Po miesiącu upamiętniającym Juliusza przyszedł miesiąc poświęcony Augustowi. Najbardziej dokuczliwe lato w długich dziejach Rzymu wciąż nie dawało za wygraną. Nieznośny skwar, potworna duchota, niska powała chmur złowieszczo zasłaniających słońce, błyskawice w górach mimo braku deszczu, rosnące napięcie. Ludziom nie wytrzymywały nerwy, kiedy sznur wozów, przewożących jak co dzień świeży ładunek skazańców, toczył się w kierunku katowskiego pieńka. Zawsze zbierał się gęsty tłum gapiów; biedacy na równi z bogaczami spoglądali na siepacza i jego ofiary, zafascynowani widowiskiem niczym ludzie obserwujący kołyszący się łeb węża gotowego do ataku. Krwawy spektakl przerażał, lecz wszystkich do niego ciągnęło. Nad Rzymem unosił się zapach krwi. Z każdym dniem miasto było czystsze i bardziej zalęknione, podszyte strachem i podejrzliwością.

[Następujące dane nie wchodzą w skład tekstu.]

[config.mk]
export PLATFORM = sky130hd
export DESIGN_NAME = program_loader
export DESIGN_NICKNAME = d
export VERILOG_FILES = /design/src/rtl/program_loader.sv
export SDC_FILE = /design/constraint.sdc
export NUM_CORES = 1
export LEC_CHECK = 0
export ABC_AREA = 1
export CELL_PAD_IN_SITES_DETAIL_PLACEMENT = 1
export CELL_PAD_IN_SITES_GLOBAL_PLACEMENT = 1
export CORE_UTILIZATION = 33
export CTS_CLUSTER_SIZE = 14
export DETAILED_ROUTE_END_ITERATION = 8
export HOLD_SLACK_MARGIN = 0.05
export PLACE_DENSITY_LB_ADDON = 0.3
export SYNTH_ARGS = -nofsm -noshare
export SYNTH_HDL_FRONTEND = slang
export SYNTH_SLANG_ARGS = --single-unit
[constraint.sdc]
create_clock -name CLK -period 2.4 [get_ports CLK]
set_input_delay 0.48 -clock CLK [delete_from_list [all_inputs] [get_ports CLK]]
set_output_delay 0.48 -clock CLK [all_outputs]
set_load 0.02 [all_outputs]
[src/rtl/program_loader.sv]
`default_nettype none
// ============================================================================
// Module   : program_loader
// Purpose  : Frames a UART byte stream (AA, LEN_LO, LEN_HI, 4*N data, XOR csum)
//            into inst_fetch loader strobes and reports done/error status.
// Revision : 1.0 - initial release
// ============================================================================
module program_loader #(
  parameter int INST_MEM_WIDTH = 2,
  parameter int TIMEOUT        = 100000
) (
  input  logic       CLK,
  input  logic       reset,
  input  logic [7:0] rx_data,
  input  logic       rx_valid,
  output logic [7:0] input_data,
  output logic       input_valid,
  output logic       input_start,
  output logic       input_end,
  output logic       busy,
  output logic       done,
  output logic       error
);

  localparam int              TMR_W       = $clog2(TIMEOUT + 1);
  localparam logic [TMR_W-1:0] c_tmr_last = TMR_W'(TIMEOUT - 1);
  localparam logic [16:0]     c_max_words = 17'd1 << INST_MEM_WIDTH;
  localparam logic [7:0]      c_magic     = 8'hAA;

  typedef enum logic [2:0] {
    S_IDLE = 3'd0,
    S_LEN0 = 3'd1,
    S_LEN1 = 3'd2,
    S_DATA = 3'd3,
    S_CSUM = 3'd4
  } state_t;

  state_t             r_state,    w_state;
  logic [7:0]         r_len_lo,   w_len_lo;
  logic [15:0]        r_nwords,   w_nwords;
  logic [7:0]         r_csum,     w_csum;
  logic [17:0]        r_byte_cnt, w_byte_cnt;
  logic [TMR_W-1:0]   r_tmr,      w_tmr;
  logic [7:0]         r_data,     w_data;
  logic               r_valid,    w_valid;
  logic               r_start,    w_start;
  logic               r_end,      w_end;
  logic               r_busy,     w_busy;
  logic               r_done,     w_done;
  logic               r_error,    w_error;

  logic [15:0]        w_len_word;
  logic               w_len_bad;
  logic [17:0]        w_total;
  logic [17:0]        w_cnt_inc;
  logic               w_expire;

  assign w_len_word = {rx_data, r_len_lo};
  assign w_len_bad  = (w_len_word == 16'd0) || ({1'b0, w_len_word} > c_max_words);
  assign w_total    = {r_nwords, 2'b00};
  assign w_cnt_inc  = r_byte_cnt + 18'd1;
  // A byte arriving on the expiry cycle takes priority over the timeout.
  assign w_expire   = (r_state != S_IDLE) && !rx_valid && (r_tmr == c_tmr_last);

  always_comb begin
    w_state    = r_state;
    w_len_lo   = r_len_lo;
    w_nwords   = r_nwords;
    w_csum     = r_csum;
    w_byte_cnt = r_byte_cnt;
    w_data     = r_data;
    w_valid    = 1'b0;
    w_start    = 1'b0;
    w_end      = 1'b0;
    w_done     = r_done;
    w_error    = r_error;
    w_tmr      = (r_state == S_IDLE || rx_valid) ? '0 : r_tmr + TMR_W'(1);

    case (r_state)
      S_IDLE: begin
        if (rx_valid && rx_data == c_magic) begin
          w_state    = S_LEN0;
          w_done     = 1'b0;
          w_error    = 1'b0;
          w_csum     = 8'h00;
          w_byte_cnt = 18'd0;
        end
      end
      S_LEN0: begin
        if (rx_valid) begin
          w_len_lo = rx_data;
          w_state  = S_LEN1;
        end else if (w_expire) begin
          w_error = 1'b1;
          w_state = S_IDLE;
        end
      end
      S_LEN1: begin
        if (rx_valid) begin
          w_nwords = w_len_word;
          if (w_len_bad) begin
            w_error = 1'b1;
            w_state = S_IDLE;
          end else begin
            w_start = 1'b1;
            w_state = S_DATA;
          end
        end else if (w_expire) begin
          w_error = 1'b1;
          w_state = S_IDLE;
        end
      end
      S_DATA: begin
        if (rx_valid) begin
          w_data     = rx_data;
          w_valid    = 1'b1;
          w_csum     = r_csum ^ rx_data;
          w_byte_cnt = w_cnt_inc;
          if (w_cnt_inc == w_total) w_state = S_CSUM;
        end else if (w_expire) begin
          // Load already opened: close it so inst_fetch leaves load mode.
          w_error = 1'b1;
          w_end   = 1'b1;
          w_state = S_IDLE;
        end
      end
      S_CSUM: begin
        if (rx_valid) begin
          w_end   = 1'b1;
          w_done  = (rx_data == r_csum);
          w_error = (rx_data != r_csum);
          w_state = S_IDLE;
        end else if (w_expire) begin
          w_error = 1'b1;
          w_end   = 1'b1;
          w_state = S_IDLE;
        end
      end
      default: begin
        w_state = S_IDLE;
      end
    endcase

    w_busy = (w_state != S_IDLE);
  end

  always_ff @(posedge CLK or negedge reset) begin
    if (!reset) begin
      r_state    <= S_IDLE;
      r_len_lo   <= 8'h00;
      r_nwords   <= 16'h0000;
      r_csum     <= 8'h00;
      r_byte_cnt <= 18'd0;
      r_tmr      <= '0;
      r_data     <= 8'h00;
      r_valid    <= 1'b0;
      r_start    <= 1'b0;
      r_end      <= 1'b0;
      r_busy     <= 1'b0;
      r_done     <= 1'b0;
      r_error    <= 1'b0;
    end else begin
      r_state    <= w_state;
      r_len_lo   <= w_len_lo;
      r_nwords   <= w_nwords;
      r_csum     <= w_csum;
      r_byte_cnt <= w_byte_cnt;
      r_tmr      <= w_tmr;
      r_data     <= w_data;
      r_valid    <= w_valid;
      r_start    <= w_start;
      r_end      <= w_end;
      r_busy     <= w_busy;
      r_done     <= w_done;
      r_error    <= w_error;
    end
  end

  assign input_data  = r_data;
  assign input_valid = r_valid;
  assign input_start = r_start;
  assign input_end   = r_end;
  assign busy        = r_busy;
  assign done        = r_done;
  assign error       = r_error;

endmodule
`default_nettype wire

==> out/metrics.yaml <==
power_and_ir_drop:
  p_sw_frac: 0.283
  p_clk_frac: 0.416
  switchingPower_mw: 1.05
  comb_power_share: 0.137
  powerDensity_mw_per_mm2: 677
  seqPwrFrac: 0.447
  power_leakage_nw: 2.49
  internal-power_mw: 2.65
  vdd_ir_drop_max_uv: 388
  total_power_mw: 3.70
floorplan:
  num_io_pins: 25
  die_h_microns: 119
  dieArea_sq_mm: 0.0141
  floorplan.initialDensity: 0.339
  fp.coreArea_sq_mm: 0.0133
  die_w_microns: 119
  rows: 42
critical_path:
  crit_path_end_kind: "flip-flop"
  critical_path.top_delay_family: "simple AND/OR/NAND/NOR gates"
  crit_buf_inv: 0
  cpMostUsedCell: "nand2_1"
  worst_path_max_delay_cell: "dfrtp_2"
  cp.arrival_ns: 2.39
  required_ns: 2.63
  critPathKind: "reg -> reg"
  crit_path_max_incr_delay_ns: 0.41
  crit_fanout: 6
  start_kind: "flip-flop"
  path_cells: "ha_4, nand2_4, nor2_8, nand3_2, nand2_1, nand2_1, nand2_1, nand2_1, nor2_1, nand2_2, nor2_4, nand2_1, nand2_1, nand2_1, a21oi_2, nand3_1"
timing:
  worst_slew_pin_slew_ns: 0.480
  relSlewSlack: 0.680
  fin_skew_ns: 0.0112
  setup_viol: 0
  slew_viol_final: 0
  hold_violations: 0
  max_clock_freq_ghz: 0.463
  post-route-min-period_ns: 2.16
  rsz0062_at_grt: "no"
  setup_tns_ns: 0
  finalCritPeriodShare: 0.900
cts:
  clkTransAtPathRegs_ns: 0.06
  cts_buffers: 9
  clockBufferDepth: 2
  htree_levels: 3
  cts_root_buf: "clkbuf_16"
  cts.sinks: 84
  worstSkewPairLatency_ns: 0.36
  cts_tree: "done"
cells_and_area:
  fillers: 1625
  multi_input_area_sq_mm: 0.00211
  layout-drive-gt1-share: 0.146
  final_area_sq_mm: 0.00546
  regArea_sq_mm: 0.00210
  final_cell_count_no_fill: 791
  fin_nets: 623
  diodes: 0
  syn_to_final_growth_pct: 21.4
synthesis:
  synth_edf_count: 0
  synthDistinctLibCells: 41
  ys_ff_latch: 84
  synth_area_leaders: "dfrtp_1 (47%), nand2_1 (11%), inv_1 (5.8%), o21ai_0 (5.2%), nand3_1 (4.8%)"
  ys_seq_area_frac: 0.467
  synth.most_common_cell: "nand2_1"
  yosys.area.top_type: "dfrtp_1"
  synth_warnings: 0
  synth_cells: 564
  ys_async_sr_fraction: 1.00
  netlist_top_cells_count: "nand2_1 (126), dfrtp_1 (84), inv_1 (70)"
  synth_ff_type: "dfrtp_1"
  synthesis.nets: 577
  syn_area_per_cell_sq_um: 7.98
  yosys.area.top_type_share: 0.467
  syn_area_sq_mm: 0.00450
placement:
  dp_hpwl_microns: 9350
  portBuffers: 24
  postPlaceCellArea_sq_mm: 0.00506
  dp.cells: 771
  routabilityCongestion: 0.876
drt:
  dr.pass1.iters: 4
  drt-total-wl_microns: 12600
  vias: 3903
  drt-initial-drc-count: 136
  wl_per_cell_microns: 16.0
  antenna_left: 0
  drc: 0
  routed_via_density: 4.93
grt:
  grt_pass1_vias: 4128
  grt_start_max_net_pins: 85
  grt_pass1_wl_microns: 21100
  grt_use_total: 0.195
  grt_overflow: 0
  antenna_found_initial: 0
outcome:
  status: "finished clean"
job:
  drv_cap: 0
worst_hold_path:
  min_path_type: "in -> async"
## sequential cells by signal, summed over array words and instances (netlist names)
register	count
done	1
r_byte_cnt	18
r_state	3
r_csum	8
input_end	1
r_len_lo	8
input_data	8
busy	1
input_valid	1
r_tmr	17
r_nwords	16
error	1
input_start	1
## placed cells by master, fill, tap and decap left out, types with 3 or more instances in the layout
cell               n
nand4_1           15
nor2_1            48
xor2_1             3
inv_1             70
buf_4             23
nand3b_1           5
mux2_2             4
nor4_1             5
inv_2              4
o22ai_1           12
dfrtp_1           82
nor3_1            13
nor2_4             7
clkdlybuf4s50_1   23
nand2_1          125
clkinvlp_4         3
clkbuf_16          9
o21ai_0           47
o21ai_1            3
nand3_1           40
nor2_2             5
nand2_4            3
o21bai_1           3
xnor2_1            7
a21oi_1           15
nand2_2            8
nand3_2            6
## final cells by class
type	count	share of cell area
Clock inverter	7	0.0183
Timing Repair Buffer	47	0.0774
Sequential cell	84	0.385
Tap cell	176	0.0403
Inverter	76	0.0522
Multi-Input combinational cell	392	0.385
Clock buffer	9	0.0412
## cell families after synthesis
| logic type | count (synthesis) | synth area share |
|---|---|---|
| flip-flops | 84 | 0.467 |
| buffers and inverters | 88 | 0.0762 |
| AND/OR/NAND/NOR | 287 | 0.308 |
| adder cells (fa/ha/maj) | 2 | 0.00556 |
| XOR/XNOR | 11 | 0.0245 |
| AO/OA/AOI/OAI | 88 | 0.109 |
| multiplexers | 4 | 0.0100 |
## per-stage QoR
step,util,setup slack (ns),hold WS [ns]
final,0.411,0.241,0.152
after global routing,0.411,0.0188,0.182
after CTS,0.405,0.0945,0.184
after detailed placement,0.380,0.0254,0.473
after global placement,0.380,0.0596,0.451
after floorplan,-,0.488,0.184
## layer usage
| metal | GRT usage | wire, microns |
|---|---|---|
| met5 | 0 | 0 |
| met4 | 0.0657 | 176 |
| met3 | 0.0425 | 295 |
| met2 | 0.319 | 6040 |
| met1 | 0.254 | 6120 |
## path summary, 6_finish.rpt
kind / from / to / slack (ns) / cells after the start
worst max-delay path: r_byte_cnt[0] / busy / 0.24 / 16
worst min-delay path: reset / r_byte_cnt[5] / 0.15 / 2
worst max register to register: r_byte_cnt[0] / busy / 0.24 / 16
worst min register to register: r_tmr[0] / r_tmr[0] / 0.47 / 1
max in group asynchronous: reset / r_nwords[14] / 1.87 / 2
min in group CLK: r_tmr[0] / r_tmr[0] / 0.47 / 1
## power groups by stage
stage	combinational, mW	clock [mW]	sequential [mW]
2_1_floorplan	0.317	0	1.65
3_3_place_gp	0.480	0	1.67
3_5_place_dp	0.497	0	1.68
4_1_cts	0.502	1.58	1.65
5_1_grt	0.573	1.63	1.67
6_report	0.506	1.54	1.65
## timing repair
item	4_1_cts	5_1_grt
endpoints found under the setup margin	0	5
setup buffers	0	4
gates resized for setup	0	12
hold buffers	0	0
(Power assumes the default switching activity.)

— To już piąty tydzień — zauważył Laktancjusz Rufus, przewodniczący senatorskiego gremium sędziowskiego. — Nawet nasi koledzy z izby giną.
— Paktumejusz Pollio, sądzony i uznany winnym — rzekł Juliusz Papinio. Stał najbliżej Rufusa w małej grupce ludzi, zebranej tego gorącego, parnego poranka w portyku senatu.
— Podobnie jak Marek Florianus — dorzucił korpulentny Terencjusz Figulus.
— I Makrynus — powiedział Flawiusz Lollianus.
— I Fulpianus.
— To by było na tyle. W sumie czterech.
— Czterech senatorów, owszem — rzekł Laktancjusz Rufus. — Na razie. Ale kto będzie następny, pytam. Ty? Ja? Kiedy to się zakończy? Ostatnio królową Rzymu jest śmierć. Cały senat jest w niebezpieczeństwie, przyjaciele. — Wydawał się monstrualnym sierpem: niespotykanie wysoki, z obwisłymi ramionami, wygiętym w łuk kręgosłupem i profilem kościstej twarzy podobnym do zębatej klingi miecza. Przeszło trzydzieści lat był dostojnym członkiem senatu: zausznikiem zmarłego cesarza Lodowikusa, zaufanym doradcą Demetriusza, w przeszłości trzykrotnie mianowany konsulem. — Musimy się jakoś bronić.
— Co proponujesz? — zapytał Papinio. — Mamy wezwać cesarza do usunięcia konsulów?
Było to powiedziane bez przekonania. Wszyscy, również sam Papinio, dobrze wiedzieli, że to śmieszny pomysł.
— Skromnie przypominam, że cesarz także jest więźniem — powiedział Laktancjusz gwoli formalności.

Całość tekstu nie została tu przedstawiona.